Having found the line that holds "pin_count: 101", give that line and all lines after it again, word for word, through the end of the data below.

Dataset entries
--------------------------------------------------

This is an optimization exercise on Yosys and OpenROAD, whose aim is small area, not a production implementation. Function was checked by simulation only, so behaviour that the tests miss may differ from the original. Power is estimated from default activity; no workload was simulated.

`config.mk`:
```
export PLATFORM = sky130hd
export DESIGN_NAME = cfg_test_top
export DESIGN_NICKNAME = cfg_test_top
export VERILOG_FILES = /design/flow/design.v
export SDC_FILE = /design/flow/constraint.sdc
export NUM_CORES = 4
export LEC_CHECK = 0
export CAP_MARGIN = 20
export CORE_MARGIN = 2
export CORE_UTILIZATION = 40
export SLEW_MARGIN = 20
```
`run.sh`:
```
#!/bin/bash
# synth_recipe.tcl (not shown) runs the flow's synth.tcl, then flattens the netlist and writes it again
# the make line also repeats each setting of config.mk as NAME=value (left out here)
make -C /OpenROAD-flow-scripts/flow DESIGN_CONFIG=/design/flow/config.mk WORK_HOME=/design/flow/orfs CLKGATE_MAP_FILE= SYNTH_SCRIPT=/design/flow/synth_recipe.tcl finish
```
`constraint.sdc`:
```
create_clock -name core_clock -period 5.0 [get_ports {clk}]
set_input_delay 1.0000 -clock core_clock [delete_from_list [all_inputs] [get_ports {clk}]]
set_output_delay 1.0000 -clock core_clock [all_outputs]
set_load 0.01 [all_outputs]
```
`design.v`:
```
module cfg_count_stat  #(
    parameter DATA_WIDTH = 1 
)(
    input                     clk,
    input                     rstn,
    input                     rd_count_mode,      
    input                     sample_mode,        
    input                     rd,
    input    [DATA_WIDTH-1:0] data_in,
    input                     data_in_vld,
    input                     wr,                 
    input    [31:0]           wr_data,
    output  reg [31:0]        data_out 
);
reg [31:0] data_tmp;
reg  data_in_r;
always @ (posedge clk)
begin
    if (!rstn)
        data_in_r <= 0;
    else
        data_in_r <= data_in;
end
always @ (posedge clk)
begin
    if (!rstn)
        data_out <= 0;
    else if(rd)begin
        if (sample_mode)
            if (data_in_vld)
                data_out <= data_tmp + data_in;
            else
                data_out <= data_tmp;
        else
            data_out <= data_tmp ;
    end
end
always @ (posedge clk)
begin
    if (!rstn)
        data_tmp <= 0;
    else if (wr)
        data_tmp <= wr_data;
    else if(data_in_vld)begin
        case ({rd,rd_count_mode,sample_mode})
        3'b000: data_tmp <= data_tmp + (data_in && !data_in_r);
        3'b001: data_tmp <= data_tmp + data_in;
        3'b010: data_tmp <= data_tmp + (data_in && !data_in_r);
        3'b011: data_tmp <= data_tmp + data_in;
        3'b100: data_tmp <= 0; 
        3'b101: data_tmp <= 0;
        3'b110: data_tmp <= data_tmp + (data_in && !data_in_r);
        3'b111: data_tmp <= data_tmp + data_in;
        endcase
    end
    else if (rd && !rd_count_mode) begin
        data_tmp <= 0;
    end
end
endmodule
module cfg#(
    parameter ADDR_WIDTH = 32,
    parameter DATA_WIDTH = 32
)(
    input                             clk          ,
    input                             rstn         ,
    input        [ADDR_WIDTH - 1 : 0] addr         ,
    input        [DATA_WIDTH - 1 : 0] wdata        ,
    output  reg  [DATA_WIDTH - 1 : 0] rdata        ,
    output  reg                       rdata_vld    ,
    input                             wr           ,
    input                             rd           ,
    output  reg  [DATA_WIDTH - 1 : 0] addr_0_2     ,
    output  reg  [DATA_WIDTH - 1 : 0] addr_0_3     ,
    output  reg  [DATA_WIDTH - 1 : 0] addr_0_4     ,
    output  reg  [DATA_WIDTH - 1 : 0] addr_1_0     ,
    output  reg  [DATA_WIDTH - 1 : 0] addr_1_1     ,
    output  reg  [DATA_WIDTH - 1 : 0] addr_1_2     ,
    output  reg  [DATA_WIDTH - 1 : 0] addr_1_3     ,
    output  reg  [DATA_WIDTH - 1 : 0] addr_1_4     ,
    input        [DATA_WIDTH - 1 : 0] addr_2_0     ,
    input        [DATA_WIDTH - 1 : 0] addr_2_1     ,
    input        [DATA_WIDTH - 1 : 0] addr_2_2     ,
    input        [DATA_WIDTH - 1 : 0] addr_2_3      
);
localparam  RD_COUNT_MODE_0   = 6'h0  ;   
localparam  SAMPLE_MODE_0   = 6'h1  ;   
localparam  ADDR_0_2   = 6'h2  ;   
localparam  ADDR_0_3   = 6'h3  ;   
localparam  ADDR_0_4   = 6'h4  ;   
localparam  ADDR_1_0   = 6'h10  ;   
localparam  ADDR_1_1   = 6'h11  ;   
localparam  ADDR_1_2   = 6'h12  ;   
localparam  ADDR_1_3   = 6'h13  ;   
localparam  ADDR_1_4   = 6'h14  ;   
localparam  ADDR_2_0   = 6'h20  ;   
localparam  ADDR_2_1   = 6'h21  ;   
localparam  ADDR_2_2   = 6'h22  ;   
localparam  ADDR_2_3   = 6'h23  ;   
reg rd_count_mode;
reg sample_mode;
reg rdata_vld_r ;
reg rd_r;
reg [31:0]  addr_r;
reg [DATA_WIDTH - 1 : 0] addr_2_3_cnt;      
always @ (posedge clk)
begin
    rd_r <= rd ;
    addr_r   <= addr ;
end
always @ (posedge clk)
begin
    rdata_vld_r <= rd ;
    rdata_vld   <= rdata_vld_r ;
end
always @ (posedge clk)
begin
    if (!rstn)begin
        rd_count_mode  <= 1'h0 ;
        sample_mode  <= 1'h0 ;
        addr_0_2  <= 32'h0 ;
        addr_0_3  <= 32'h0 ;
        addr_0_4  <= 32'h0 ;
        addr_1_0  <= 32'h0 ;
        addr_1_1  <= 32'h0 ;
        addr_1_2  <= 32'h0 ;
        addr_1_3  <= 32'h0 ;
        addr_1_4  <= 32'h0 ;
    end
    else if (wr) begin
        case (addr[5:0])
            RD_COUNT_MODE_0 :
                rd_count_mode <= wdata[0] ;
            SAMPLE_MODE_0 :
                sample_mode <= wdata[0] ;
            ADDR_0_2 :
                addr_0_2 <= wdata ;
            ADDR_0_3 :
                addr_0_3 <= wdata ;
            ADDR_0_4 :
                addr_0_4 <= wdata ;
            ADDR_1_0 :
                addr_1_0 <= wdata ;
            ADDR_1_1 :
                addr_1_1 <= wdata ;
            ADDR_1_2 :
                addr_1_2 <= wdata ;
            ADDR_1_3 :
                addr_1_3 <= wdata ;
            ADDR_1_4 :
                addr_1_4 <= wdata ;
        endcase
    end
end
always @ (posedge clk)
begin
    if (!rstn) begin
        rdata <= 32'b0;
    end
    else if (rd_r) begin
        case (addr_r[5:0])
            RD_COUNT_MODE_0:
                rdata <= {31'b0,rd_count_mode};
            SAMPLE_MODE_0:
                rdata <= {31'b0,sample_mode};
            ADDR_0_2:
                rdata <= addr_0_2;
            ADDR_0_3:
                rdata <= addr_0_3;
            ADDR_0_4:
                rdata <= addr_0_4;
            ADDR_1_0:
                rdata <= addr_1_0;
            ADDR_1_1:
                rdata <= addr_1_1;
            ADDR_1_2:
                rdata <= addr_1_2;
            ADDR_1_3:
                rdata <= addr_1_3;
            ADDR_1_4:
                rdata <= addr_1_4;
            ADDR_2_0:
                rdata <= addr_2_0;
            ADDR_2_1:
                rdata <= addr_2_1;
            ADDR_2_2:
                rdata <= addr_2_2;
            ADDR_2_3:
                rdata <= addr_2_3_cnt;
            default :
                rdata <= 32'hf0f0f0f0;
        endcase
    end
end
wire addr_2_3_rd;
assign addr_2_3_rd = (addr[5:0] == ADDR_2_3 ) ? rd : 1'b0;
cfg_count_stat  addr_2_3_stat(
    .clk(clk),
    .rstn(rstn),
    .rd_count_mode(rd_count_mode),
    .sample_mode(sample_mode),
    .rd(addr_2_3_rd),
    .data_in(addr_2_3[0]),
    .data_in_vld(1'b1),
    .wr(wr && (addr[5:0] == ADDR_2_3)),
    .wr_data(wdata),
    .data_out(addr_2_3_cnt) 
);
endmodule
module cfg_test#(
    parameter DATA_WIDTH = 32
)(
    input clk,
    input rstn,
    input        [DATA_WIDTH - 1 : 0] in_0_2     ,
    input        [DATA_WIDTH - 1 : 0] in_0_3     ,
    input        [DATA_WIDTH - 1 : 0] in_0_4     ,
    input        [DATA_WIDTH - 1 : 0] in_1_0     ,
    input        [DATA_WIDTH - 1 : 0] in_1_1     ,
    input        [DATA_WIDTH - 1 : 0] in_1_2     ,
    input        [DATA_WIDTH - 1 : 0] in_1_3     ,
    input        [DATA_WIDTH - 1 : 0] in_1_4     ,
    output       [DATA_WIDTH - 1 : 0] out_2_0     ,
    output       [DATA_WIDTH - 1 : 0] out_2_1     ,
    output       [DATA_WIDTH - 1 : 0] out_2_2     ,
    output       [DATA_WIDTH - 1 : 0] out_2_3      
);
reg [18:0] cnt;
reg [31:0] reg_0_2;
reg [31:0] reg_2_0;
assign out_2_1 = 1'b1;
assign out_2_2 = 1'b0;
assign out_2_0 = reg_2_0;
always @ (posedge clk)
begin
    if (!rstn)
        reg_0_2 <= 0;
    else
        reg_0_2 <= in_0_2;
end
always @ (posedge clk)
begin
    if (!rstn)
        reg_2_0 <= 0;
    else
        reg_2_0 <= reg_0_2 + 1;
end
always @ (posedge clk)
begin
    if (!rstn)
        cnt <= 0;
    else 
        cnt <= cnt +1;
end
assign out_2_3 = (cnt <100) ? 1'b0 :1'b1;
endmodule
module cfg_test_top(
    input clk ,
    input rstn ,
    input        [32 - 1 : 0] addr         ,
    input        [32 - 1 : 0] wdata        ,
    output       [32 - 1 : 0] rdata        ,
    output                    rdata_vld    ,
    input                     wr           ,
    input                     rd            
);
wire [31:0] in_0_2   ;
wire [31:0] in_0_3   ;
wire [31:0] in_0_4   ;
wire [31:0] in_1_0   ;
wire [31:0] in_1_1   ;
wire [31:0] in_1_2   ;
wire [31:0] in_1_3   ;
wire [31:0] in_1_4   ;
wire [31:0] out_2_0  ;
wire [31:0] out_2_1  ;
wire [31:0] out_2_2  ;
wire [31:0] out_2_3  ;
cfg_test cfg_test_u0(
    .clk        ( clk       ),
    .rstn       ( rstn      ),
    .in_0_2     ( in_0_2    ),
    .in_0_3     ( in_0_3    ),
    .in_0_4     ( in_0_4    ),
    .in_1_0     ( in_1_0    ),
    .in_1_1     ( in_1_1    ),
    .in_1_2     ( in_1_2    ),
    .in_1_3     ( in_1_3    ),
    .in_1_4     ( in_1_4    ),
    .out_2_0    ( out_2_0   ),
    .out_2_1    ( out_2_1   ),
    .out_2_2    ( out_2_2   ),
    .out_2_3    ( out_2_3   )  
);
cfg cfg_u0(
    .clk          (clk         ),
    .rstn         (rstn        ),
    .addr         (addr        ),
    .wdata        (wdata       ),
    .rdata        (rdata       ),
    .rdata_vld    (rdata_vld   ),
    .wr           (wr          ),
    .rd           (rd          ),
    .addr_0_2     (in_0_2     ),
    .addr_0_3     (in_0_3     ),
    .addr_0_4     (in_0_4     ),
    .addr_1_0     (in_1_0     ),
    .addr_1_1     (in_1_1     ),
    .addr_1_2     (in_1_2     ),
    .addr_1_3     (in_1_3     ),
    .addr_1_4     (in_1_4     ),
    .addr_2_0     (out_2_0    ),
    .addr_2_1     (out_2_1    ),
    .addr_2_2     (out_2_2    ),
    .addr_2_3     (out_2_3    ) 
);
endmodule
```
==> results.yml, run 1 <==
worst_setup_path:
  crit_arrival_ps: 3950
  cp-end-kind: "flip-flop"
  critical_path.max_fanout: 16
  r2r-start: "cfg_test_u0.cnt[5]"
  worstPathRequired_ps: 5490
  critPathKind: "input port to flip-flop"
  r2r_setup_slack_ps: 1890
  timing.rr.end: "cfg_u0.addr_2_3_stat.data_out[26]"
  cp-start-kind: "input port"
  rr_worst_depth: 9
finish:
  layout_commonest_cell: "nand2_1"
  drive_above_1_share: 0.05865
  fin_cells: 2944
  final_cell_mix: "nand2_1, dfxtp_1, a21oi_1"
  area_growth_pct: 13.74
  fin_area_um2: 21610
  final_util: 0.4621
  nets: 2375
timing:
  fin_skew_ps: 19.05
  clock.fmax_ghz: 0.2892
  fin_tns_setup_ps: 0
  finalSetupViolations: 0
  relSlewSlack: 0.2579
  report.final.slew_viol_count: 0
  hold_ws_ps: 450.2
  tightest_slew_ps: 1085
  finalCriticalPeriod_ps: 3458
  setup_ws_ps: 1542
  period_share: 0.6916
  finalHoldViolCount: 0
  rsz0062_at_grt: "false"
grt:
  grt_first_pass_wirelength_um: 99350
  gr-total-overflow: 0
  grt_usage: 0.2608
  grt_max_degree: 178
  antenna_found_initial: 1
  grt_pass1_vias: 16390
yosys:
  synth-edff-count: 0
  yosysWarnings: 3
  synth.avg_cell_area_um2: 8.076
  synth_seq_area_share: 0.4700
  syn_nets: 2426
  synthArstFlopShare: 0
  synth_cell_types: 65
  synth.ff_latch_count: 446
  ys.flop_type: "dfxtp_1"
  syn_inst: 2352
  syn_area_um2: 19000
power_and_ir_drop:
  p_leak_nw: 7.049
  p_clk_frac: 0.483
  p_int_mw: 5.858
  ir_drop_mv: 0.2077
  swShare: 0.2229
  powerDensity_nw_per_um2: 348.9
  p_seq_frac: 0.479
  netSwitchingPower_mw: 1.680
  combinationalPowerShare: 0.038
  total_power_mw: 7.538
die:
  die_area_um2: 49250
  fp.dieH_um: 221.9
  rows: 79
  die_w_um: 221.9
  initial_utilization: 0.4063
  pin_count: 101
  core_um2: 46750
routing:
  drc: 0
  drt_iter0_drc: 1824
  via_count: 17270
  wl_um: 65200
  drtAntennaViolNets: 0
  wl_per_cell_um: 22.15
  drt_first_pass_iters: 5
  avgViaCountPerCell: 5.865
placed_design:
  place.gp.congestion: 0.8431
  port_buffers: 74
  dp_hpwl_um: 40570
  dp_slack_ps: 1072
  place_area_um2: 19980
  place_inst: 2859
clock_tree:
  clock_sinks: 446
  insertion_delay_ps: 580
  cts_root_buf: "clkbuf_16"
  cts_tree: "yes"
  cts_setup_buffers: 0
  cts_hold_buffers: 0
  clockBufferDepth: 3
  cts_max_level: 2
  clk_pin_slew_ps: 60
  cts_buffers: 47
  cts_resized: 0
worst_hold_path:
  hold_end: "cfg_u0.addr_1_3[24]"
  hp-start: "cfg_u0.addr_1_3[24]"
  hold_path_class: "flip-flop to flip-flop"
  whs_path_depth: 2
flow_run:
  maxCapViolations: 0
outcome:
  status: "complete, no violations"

--------------------------------------------------

## EXERCISE OUTPUT
  pin_count: 101
  core_um2: 46750
routing:
  drc: 0
  drt_iter0_drc: 1824
  via_count: 17270
  wl_um: 65200
  drtAntennaViolNets: 0
  wl_per_cell_um: 22.15
  drt_first_pass_iters: 5
  avgViaCountPerCell: 5.865
placed_design:
  place.gp.congestion: 0.8431
  port_buffers: 74
  dp_hpwl_um: 40570
  dp_slack_ps: 1072
  place_area_um2: 19980
  place_inst: 2859
clock_tree:
  clock_sinks: 446
  insertion_delay_ps: 580
  cts_root_buf: "clkbuf_16"
  cts_tree: "yes"
  cts_setup_buffers: 0
  cts_hold_buffers: 0
  clockBufferDepth: 3
  cts_max_level: 2
  clk_pin_slew_ps: 60
  cts_buffers: 47
  cts_resized: 0
worst_hold_path:
  hold_end: "cfg_u0.addr_1_3[24]"
  hp-start: "cfg_u0.addr_1_3[24]"
  hold_path_class: "flip-flop to flip-flop"
  whs_path_depth: 2
flow_run:
  maxCapViolations: 0
outcome:
  status: "complete, no violations"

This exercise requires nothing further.